HighTide is a theatre company based in Aldeburgh, Suffolk. It is one of the UK’s leading producers of new plays, and the only professional theatre company focused on the production of new playwrights. The company produces around six new productions each year which tour the UK's leading theatres and internationally.

== About ==
Under Artistic Director Steven Atkinson, HighTide have premièred major productions by playwrights including Ella Hickson, Frances Ya-Chu Cowhig, Nick Payne, Adam Brace, Beth Steel, Laura Poliakoff, Luke Barnes, Vickie Donoghue, Lydia Adetunji, Jack Thorne and Joel Horwood.

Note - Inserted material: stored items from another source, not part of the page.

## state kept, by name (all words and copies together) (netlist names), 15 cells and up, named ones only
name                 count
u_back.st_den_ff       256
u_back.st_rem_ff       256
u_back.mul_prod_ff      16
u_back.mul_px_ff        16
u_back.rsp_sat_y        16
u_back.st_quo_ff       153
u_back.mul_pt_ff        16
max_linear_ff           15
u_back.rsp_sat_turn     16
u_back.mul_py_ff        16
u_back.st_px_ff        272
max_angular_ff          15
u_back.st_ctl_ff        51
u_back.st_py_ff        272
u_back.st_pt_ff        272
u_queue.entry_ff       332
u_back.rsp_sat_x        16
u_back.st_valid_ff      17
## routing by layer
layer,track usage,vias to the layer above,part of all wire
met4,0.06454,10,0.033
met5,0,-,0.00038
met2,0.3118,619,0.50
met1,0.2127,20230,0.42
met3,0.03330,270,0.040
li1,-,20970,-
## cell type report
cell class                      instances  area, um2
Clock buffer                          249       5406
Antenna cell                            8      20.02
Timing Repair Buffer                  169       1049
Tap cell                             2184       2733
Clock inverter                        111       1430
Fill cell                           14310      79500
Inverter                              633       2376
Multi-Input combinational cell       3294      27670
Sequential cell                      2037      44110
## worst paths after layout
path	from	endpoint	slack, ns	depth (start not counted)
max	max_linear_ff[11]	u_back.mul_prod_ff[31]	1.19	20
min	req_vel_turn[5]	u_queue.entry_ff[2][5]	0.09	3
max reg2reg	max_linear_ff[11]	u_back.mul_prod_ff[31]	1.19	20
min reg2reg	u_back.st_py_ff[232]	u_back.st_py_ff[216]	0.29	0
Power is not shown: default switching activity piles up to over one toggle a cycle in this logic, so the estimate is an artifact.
**config.mk**
```make
export PLATFORM = sky130hd
export DESIGN_NAME = spq_cell
export DESIGN_NICKNAME = d
export VERILOG_FILES = /design/src/hdl/stable_priority_queue_macros.svh /design/src/hdl/spq_pkg.sv /design/src/hdl/spq_cell.sv
export SDC_FILE = /design/constraint.sdc
export NUM_CORES = 1
export LEC_CHECK = 0
export ABC_AREA = 1
export BUFFER_PORTS_ARGS = -buffer_cell sky130_fd_sc_hd__buf_2
export CORE_AREA = 2 2 63 71
export CTS_CLUSTER_SIZE = 25
export DETAILED_ROUTE_END_ITERATION = 7
export DIE_AREA = 0 0 65 73
export HOLD_SLACK_MARGIN = 0.12
export PLACE_DENSITY = 0.83
export SYNTH_ARGS = -nofsm -noshare
export SYNTH_HDL_FRONTEND = slang
export SYNTH_SLANG_ARGS = --single-unit
export TNS_END_PERCENT = 5
```
**constraint.sdc**
```tcl
create_clock -name i_clk -period 5 [get_ports i_clk]
set_clock_uncertainty 0.05 [all_clocks]
set_input_delay 1 -clock i_clk [delete_from_list [all_inputs] [get_ports i_clk]]
set_output_delay 1 -clock i_clk [all_outputs]
set_load 0.05 [all_outputs]
```
**src/hdl/stable_priority_queue_macros.svh**
```systemverilog
// ---------------------------------------------------------------------------
// stable_priority_queue_macros.svh
// Assertion macros shared by the priority queue RTL.
// ---------------------------------------------------------------------------
`ifndef STABLE_PRIORITY_QUEUE_MACROS_SVH
`define STABLE_PRIORITY_QUEUE_MACROS_SVH

// Property checked on every rising edge, quiet while reset is held.
`define SPQ_ASSERT_RST(lbl, clk, rst_n, prop, msg) \
    lbl: assert property (@(posedge clk) disable iff (!(rst_n)) (prop)) else $error(msg);

// Property checked on every rising edge, reset included.
`define SPQ_ASSERT_ALWAYS(lbl, clk, prop, msg) \
    lbl: assert property (@(posedge clk) (prop)) else $error(msg);

`endif

```
**src/hdl/spq_pkg.sv**
```systemverilog
// ---------------------------------------------------------------------------
// spq_pkg
// Types and codes shared by the priority queue cells, channels and top level.
// ---------------------------------------------------------------------------
package spq_pkg;

    localparam int TAG_W  = 16;
    localparam int LVL_W  = 2;
    localparam int STAT_W = 3;
    localparam int WAIT_W = 8;

    // highest valid priority level
    localparam logic [LVL_W-1:0] TOP_LEVEL = 2'd3;
    localparam logic [LVL_W-1:0] NO_LEVEL  = 2'd0;

    // result status codes
    localparam logic [STAT_W-1:0] ST_ADDED     = 3'd0;
    localparam logic [STAT_W-1:0] ST_FULL      = 3'd1;
    localparam logic [STAT_W-1:0] ST_BAD_LEVEL = 3'd2;
    localparam logic [STAT_W-1:0] ST_SERVED    = 3'd3;
    localparam logic [STAT_W-1:0] ST_EMPTY     = 3'd4;

    // request kinds
    localparam logic KIND_ADD   = 1'b0;
    localparam logic KIND_SERVE = 1'b1;

    // contents of one cell as seen by its upstream neighbor
    typedef struct packed {
        logic             valid;
        logic [TAG_W-1:0] tag;
        logic [LVL_W-1:0] level;
    } t_slot;

    // scan token travelling down the chain
    typedef struct packed {
        logic             tok;     // token present at this link
        logic             found;   // winner already removed upstream
        logic [LVL_W-1:0] maxlvl;  // running max (scan) / target level (select)
        logic [TAG_W-1:0] tag;     // tag of the removed entry
        logic [LVL_W-1:0] level;   // level of the removed entry
    } t_link;

    // broadcast control from the top level to every cell
    typedef struct packed {
        logic             add_en;
        logic [TAG_W-1:0] add_tag;
        logic [LVL_W-1:0] add_level;
        logic             sel_phase;
    } t_ctrl;

endpackage

```
**src/hdl/spq_cell.sv**
```systemverilog
// ---------------------------------------------------------------------------
// spq_cell
// One queue slot: holds an entry, passes the scan token to the next cell and
// pulls its neighbor's entry up when the winner sits at or above it.
// ---------------------------------------------------------------------------
module spq_cell #(
    parameter int TW = 16
) (
    input  logic           i_clk,
    input  logic           i_rst_n,
    input  spq_pkg::t_ctrl i_ctrl,
    input  logic           i_prev_valid,
    input  spq_pkg::t_link i_link,
    input  spq_pkg::t_slot i_next,
    output spq_pkg::t_link o_link,
    output spq_pkg::t_slot o_slot
);

    logic                        r_valid;
    logic [TW-1:0]               r_tag;
    logic [spq_pkg::LVL_W-1:0]   r_level;
    spq_pkg::t_link              r_link;
    spq_pkg::t_link              n_link;
    logic [spq_pkg::LVL_W-1:0]   w_own;
    logic                        w_hit;
    logic                        w_shift;
    logic                        w_append;

    assign w_own    = r_valid ? r_level : spq_pkg::NO_LEVEL;
    assign w_hit    = i_link.tok && i_ctrl.sel_phase && !i_link.found
                      && r_valid && (r_level == i_link.maxlvl);
    assign w_shift  = i_link.tok && i_ctrl.sel_phase && (i_link.found || w_hit);
    assign w_append = i_ctrl.add_en && !r_valid && i_prev_valid;

    // token update: running max during scan, winner capture during select
    always_comb begin
        n_link = i_link;
        if (i_link.tok && !i_ctrl.sel_phase) begin
            if (w_own > i_link.maxlvl) begin
                n_link.maxlvl = w_own;
            end
        end
        if (w_hit) begin
            n_link.found = 1'b1;
            n_link.tag   = spq_pkg::TAG_W'(r_tag);
            n_link.level = r_level;
        end
    end

    // token register
    always_ff @(posedge i_clk) begin
        if (!i_rst_n) begin
            r_link <= '0;
        end else begin
            r_link <= n_link;
        end
    end

    // slot occupancy
    always_ff @(posedge i_clk) begin
        if (!i_rst_n) begin
            r_valid <= 1'b0;
        end else if (w_shift) begin
            r_valid <= i_next.valid;
        end else if (w_append) begin
            r_valid <= 1'b1;
        end
    end

    // slot payload
    always_ff @(posedge i_clk) begin
        if (w_shift) begin
            r_tag   <= i_next.tag[TW-1:0];
            r_level <= i_next.level;
        end else if (w_append) begin
            r_tag   <= i_ctrl.add_tag[TW-1:0];
            r_level <= i_ctrl.add_level;
        end
    end

    assign o_link       = r_link;
    assign o_slot.valid = r_valid;
    assign o_slot.tag   = spq_pkg::TAG_W'(r_tag);
    assign o_slot.level = r_level;

endmodule

```
==> reports/qor.yml <==
synthesis:
  synth_compound_gate_area_share_pct: 11.54
  synthesis.area_um2: 1843
  ys_top_cells_by_area: "sky130_fd_sc_hd__edfxtp_1 (29%), sky130_fd_sc_hd__dfxtp_1 (25%), sky130_fd_sc_hd__nand2_1 (9.8%)"
  ys_seq_area_share_pct: 54.31
  avgSynthCellArea_um2: 8.990
  yosys.area_share.xor_xnor_pct: 0
  yosys.area.top_type: "sky130_fd_sc_hd__edfxtp_1"
  yosys.area_share.simple_pct: 19.69
  portion_of_netlist_area_occupied_by_mux_cells_pct: 0
  post_synth_num_cell_types: 23
  synth.ff_latch_count: 41
  synthesis.instances: 205
  yosysTopAreaCellShare_pct: 29.33
  synth_warnings: 0
  synthesis.nets: 272
  yosys.area_share.adder_pct: 2.037
  synth_top_family_by_area: "simple AND/OR/NAND/NOR gates"
timing:
  grt_setup_unrepaired: "no"
  final_sum_of_negative_setup_slack_ps: 0
  max_freq_mhz: 302.3
  setup_ws_ps: 1691
  max_slew_margin_pct: 54.43
  fin_crit_sh_pct: 66.17
  worst_slew_pin_slew_ps: 681.8
  drv_slew: 0
  timing.final.setup_violations: 0
  finalWorstPathRequiredPeriod_ps: 3309
  worst_hold_slack_ps: 504.8
  hold_violations: 0
cts:
  clk-insertion-delay-late_ps: 290
  clock_sink_count: 41
  cts_buffers: 5
  cts.hold.buffers_added: 0
  cts_setup_buffers: 0
  clk_transition_reported_paths_ps: 70
  htree_levels: 2
  cts-root-to-sink-buffers: 2
  tritoncts: "yes"
  clk_root_buffer_cell: "sky130_fd_sc_hd__clkbuf_8"
  cts_resized: 0
placement:
  gp_congestion: 0.7892
  post-dp-hpwl_mm: 3.117
  dp_slack_ps: 1400
  port_buffers: 104
  instance_area_after_placement_um2: 2307
layout:
  fillCellCount: 383
  nNetsFinal: 371
  final_layout_size_suffix_gt1_share_pct: 39.02
  mostFrequentLayoutCells: "sky130_fd_sc_hd__buf_2 (104), sky130_fd_sc_hd__nand2_1 (48), sky130_fd_sc_hd__inv_1 (27)"
  final_common_cell: "sky130_fd_sc_hd__buf_2"
  stdcell_area_um2: 2397
  diodes: 0
  area_growth_pct: 30.07
die:
  placement_rows: 25
  effective_utilization_at_floorplan_pct: 44.98
  die_width_um: 65
  die_h_um: 73
  die_area_um2: 4745
  core_outline_area_um2: 4098
  pin_count: 105
worst_setup_path:
  crit_path_top_delay_cell: "sky130_fd_sc_hd__nand2_1"
  worstSetupEndpointType: "flop"
  setup.worst_path.class: "in2reg"
  crit_path_largest_cell_delay_ps: 570
  worstPathArrival_ps: 3180
  critical-path-top-cell-by-count: "sky130_fd_sc_hd__nand2_1"
  critPathLaunchType: "input port"
  ff2ff_path_depth: 7
  crit_path_cell_trace: "buf_2 > inv_1 > nand2_1 > nor2_2 > nand3_2 > nand2_2 > nand2_4 > nand2_1"
  critical_path.max_fanout: 38
  critical_path_required_ps: 4870
drt:
  wl_per_cell_um: 10.98
  drcViolationCount: 0
  drt-pass1-iter-count: 4
  ant_nets: 0
  drt_first_iter_violations: 57
  route.vias.total: 1582
  routed_wirelength_mm: 3.943
  routed_via_density: 4.407
global_routing:
  gr-usage-all-layers_pct: 16.76
  grt_start_max_net_pins: 39
  grt_first_pass_wirelength_mm: 6.099
  grt_overflow: 0
  grt_antenna_before_repair: 0
  grt_pass1_vias: 1456
power:
  powerDensity_nw_per_um2: 316.8
  peakVddDrop_uv: 108.9
  total_leakage_power_uw: 0.001294
worst_hold_path:
  worst_hold_path_class: "reg2reg"
  number_of_cells_on_the_worst_hold_path: 2
run_status:
  outcome: "complete, no violations"
job:
  drv_cap: 0
==> worst max-delay path: cells and delay by family <==
family                 cells  cell delay [ps]
AND/OR/NAND/NOR            6             1990
buffers and inverters      2              190
==> worst paths after layout <==
path / slack [ps] / startpoint / end
worst min register to register: 500 / r_tag[1]$_DFFE_PP_ / o_link[3]$_SDFF_PN0_
worst max register to register: 2070 / r_level[1]$_DFFE_PP_ / r_tag[11]$_DFFE_PP_
worst min-delay path: 500 / r_tag[1]$_DFFE_PP_ / o_link[3]$_SDFF_PN0_
worst max-delay path: 1690 / i_link[20] / r_tag[11]$_DFFE_PP_
==> layer usage <==
metal | vias to the layer above | GRT usage, % | wire length (um)
li1 | 858 | - | -
met1 | 640 | 20.47 | 1689
met2 | 73 | 27.26 | 1848
met3 | 11 | 4.167 | 290
met4 | 0 | 8.983 | 115
met5 | - | 0 | 0
==> cells in the mapped netlist, drive strengths merged <==
master and number:
a21boi 1, a21oi 20, buf 8, clkbuf 4
dfxtp 23, edfxtp 18, ha 3, inv 28
nand2 51, nand3 19, nand3b 2, nor2 7
o21ai 21
==> sequential cells by signal, indices dropped and copies added, names as in the netlist <==
name	cells
o_link	22
r_tag	16
r_valid	1
r_level	2
==> through the flow <==
step           util, %  instances  total power [uW]
3_5_place_dp     56.31        351             557.1
6_report         58.50        359             759.4
5_1_grt          58.50        359             795.9
2_1_floorplan        -        205             509.3
4_1_cts          58.50        359             764.4
3_3_place_gp     56.31        351             555.5
==> cell families (layout without fill, tap and decap cells) <==
kind of cell,after synthesis,count (layout)
buf+inv,40,140
compound gates,42,42
fa+ha+maj,3,3
flops,41,41
simple gates,79,79
==> final cells by class <==
type | instances | area (um2) | area share [%]
Clock buffer | 8 | 90.09 | 3.758
Inverter | 28 | 105.1 | 4.384
Multi-Input combinational cell | 124 | 613.1 | 25.57
Sequential cell | 41 | 1001 | 41.75
Tap cell | 54 | 67.56 | 2.818
Timing Repair Buffer | 104 | 520.5 | 21.71
==> power breakdown <==
group | internal (uW) | switching [uW] | total [uW]
clock | 112 | 98.0 | 210
sequential | 374 | 8.72 | 383
combinational | 46.1 | 120 | 166
total | 533 | 227 | 759
(Power assumes the default switching activity.)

Lansons, a public relations agency, host HighTide's administrative offices in-kind within their Clerkenwell offices. This innovative partnership between a business and charity has won five Corporate Engagement Awards (2012 & 2011), was nominated for two Arts & Business awards in 2010 and 2013, and has been profiled by The Guardian and the Evening Standard.

HighTide is a National Portfolio Organisation of Arts Council England.

== History ==
HighTide started life as a three-day festival, opening on 6 March 2007. It premiered short plays by Tom Basden, Steven Bloomer, Sarah Cuddon, Sam Holcroft, Matthew Morrison, Pericles Snowdon, Megan Walsh and Iain Weatherby.